------ DATA PROVIDED

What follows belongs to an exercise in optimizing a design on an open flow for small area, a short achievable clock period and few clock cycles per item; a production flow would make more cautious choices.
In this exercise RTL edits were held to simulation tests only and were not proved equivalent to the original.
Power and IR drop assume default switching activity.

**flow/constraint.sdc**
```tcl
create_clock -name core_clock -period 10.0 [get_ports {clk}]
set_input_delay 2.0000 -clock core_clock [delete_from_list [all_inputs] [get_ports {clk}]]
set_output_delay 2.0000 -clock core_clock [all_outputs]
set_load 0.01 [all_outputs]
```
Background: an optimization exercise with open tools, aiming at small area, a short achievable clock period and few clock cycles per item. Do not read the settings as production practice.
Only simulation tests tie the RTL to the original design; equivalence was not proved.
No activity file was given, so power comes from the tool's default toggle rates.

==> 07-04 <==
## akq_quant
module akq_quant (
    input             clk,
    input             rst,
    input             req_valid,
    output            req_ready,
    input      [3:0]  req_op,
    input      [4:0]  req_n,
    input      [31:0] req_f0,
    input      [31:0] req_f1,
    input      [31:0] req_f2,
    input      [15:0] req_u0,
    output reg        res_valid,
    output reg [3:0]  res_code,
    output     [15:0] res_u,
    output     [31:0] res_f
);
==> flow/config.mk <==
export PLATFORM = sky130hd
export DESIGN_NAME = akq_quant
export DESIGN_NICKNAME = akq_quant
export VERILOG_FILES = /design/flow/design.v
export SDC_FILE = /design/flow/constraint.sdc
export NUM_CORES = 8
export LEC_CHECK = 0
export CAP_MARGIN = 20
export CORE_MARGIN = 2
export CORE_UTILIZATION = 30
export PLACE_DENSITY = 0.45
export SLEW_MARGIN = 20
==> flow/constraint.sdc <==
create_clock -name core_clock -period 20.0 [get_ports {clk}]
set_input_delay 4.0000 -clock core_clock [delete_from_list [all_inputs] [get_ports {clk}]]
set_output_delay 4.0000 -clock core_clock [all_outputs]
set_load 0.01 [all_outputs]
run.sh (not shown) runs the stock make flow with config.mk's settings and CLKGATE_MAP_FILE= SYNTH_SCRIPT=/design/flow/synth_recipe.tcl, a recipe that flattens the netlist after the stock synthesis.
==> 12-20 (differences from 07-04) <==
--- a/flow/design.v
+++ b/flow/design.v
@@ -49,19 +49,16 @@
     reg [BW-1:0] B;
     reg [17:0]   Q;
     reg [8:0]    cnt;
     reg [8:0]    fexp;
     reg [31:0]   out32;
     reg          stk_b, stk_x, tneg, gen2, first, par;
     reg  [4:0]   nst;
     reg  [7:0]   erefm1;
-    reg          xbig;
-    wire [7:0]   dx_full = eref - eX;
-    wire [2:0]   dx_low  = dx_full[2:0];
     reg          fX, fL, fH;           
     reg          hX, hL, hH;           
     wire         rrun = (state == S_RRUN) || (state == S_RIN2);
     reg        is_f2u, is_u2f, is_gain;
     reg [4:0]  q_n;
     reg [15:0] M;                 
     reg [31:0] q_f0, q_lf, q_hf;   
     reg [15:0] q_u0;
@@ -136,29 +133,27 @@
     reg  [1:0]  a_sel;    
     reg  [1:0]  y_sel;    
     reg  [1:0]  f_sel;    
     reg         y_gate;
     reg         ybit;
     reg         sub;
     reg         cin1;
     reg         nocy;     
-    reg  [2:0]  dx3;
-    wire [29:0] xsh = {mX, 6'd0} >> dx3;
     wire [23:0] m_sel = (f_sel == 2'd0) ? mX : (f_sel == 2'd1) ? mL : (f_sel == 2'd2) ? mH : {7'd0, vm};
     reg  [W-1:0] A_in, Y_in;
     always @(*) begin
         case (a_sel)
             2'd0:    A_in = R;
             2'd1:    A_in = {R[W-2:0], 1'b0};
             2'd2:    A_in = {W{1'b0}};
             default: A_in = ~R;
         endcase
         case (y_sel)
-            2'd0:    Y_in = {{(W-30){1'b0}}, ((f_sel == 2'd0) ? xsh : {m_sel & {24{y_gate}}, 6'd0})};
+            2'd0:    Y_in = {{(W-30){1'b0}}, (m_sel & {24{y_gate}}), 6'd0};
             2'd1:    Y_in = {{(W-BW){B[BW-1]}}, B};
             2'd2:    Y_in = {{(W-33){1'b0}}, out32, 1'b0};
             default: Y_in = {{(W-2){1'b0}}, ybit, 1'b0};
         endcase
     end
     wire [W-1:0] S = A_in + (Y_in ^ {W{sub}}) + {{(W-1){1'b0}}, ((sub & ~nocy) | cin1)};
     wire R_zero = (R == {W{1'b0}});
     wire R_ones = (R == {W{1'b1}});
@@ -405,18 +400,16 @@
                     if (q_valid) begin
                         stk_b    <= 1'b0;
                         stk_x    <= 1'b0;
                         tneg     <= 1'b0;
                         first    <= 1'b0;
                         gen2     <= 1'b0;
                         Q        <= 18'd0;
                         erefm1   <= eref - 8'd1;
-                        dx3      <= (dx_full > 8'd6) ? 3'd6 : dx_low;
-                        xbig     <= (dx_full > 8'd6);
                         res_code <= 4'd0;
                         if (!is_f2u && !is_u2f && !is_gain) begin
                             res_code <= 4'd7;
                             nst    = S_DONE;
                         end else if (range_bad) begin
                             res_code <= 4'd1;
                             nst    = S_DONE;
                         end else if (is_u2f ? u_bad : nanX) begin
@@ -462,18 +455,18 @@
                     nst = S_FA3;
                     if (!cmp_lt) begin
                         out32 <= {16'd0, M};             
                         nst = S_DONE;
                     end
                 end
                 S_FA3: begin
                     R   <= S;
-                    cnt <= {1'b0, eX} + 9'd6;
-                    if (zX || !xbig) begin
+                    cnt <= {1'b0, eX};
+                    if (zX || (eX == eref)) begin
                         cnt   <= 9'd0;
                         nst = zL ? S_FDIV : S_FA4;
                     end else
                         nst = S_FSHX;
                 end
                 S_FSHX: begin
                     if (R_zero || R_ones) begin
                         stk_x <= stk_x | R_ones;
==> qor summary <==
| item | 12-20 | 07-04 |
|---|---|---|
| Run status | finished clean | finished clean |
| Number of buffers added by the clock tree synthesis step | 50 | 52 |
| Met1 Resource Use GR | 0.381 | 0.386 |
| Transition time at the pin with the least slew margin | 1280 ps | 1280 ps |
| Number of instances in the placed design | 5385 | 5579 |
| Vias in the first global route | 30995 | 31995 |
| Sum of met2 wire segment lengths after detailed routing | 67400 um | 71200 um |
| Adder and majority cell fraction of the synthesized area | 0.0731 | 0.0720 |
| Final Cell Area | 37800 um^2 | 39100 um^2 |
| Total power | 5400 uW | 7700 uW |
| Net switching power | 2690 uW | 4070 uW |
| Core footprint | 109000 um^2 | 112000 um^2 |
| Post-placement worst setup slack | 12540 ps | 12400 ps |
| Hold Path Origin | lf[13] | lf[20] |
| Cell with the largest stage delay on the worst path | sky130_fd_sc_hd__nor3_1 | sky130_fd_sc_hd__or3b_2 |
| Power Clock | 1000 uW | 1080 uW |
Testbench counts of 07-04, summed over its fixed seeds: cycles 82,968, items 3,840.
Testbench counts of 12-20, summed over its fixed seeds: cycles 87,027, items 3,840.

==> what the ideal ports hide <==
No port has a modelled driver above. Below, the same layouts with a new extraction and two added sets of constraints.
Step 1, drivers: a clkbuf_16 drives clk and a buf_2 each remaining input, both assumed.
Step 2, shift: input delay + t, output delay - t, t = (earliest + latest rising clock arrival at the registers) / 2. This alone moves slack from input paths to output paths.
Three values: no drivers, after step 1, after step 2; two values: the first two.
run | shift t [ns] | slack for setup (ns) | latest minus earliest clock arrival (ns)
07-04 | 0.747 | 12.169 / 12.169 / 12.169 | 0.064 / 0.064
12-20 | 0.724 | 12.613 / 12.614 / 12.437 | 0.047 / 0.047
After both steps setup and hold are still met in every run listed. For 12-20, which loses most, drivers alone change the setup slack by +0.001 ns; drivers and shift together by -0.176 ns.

------------

## EXERCISE PROMPT
Whichever lines of the records above hold the word "summed" should all be copied out.

## EXERCISE ANSWER
Testbench counts of 07-04, summed over its fixed seeds: cycles 82,968, items 3,840.
Testbench counts of 12-20, summed over its fixed seeds: cycles 87,027, items 3,840.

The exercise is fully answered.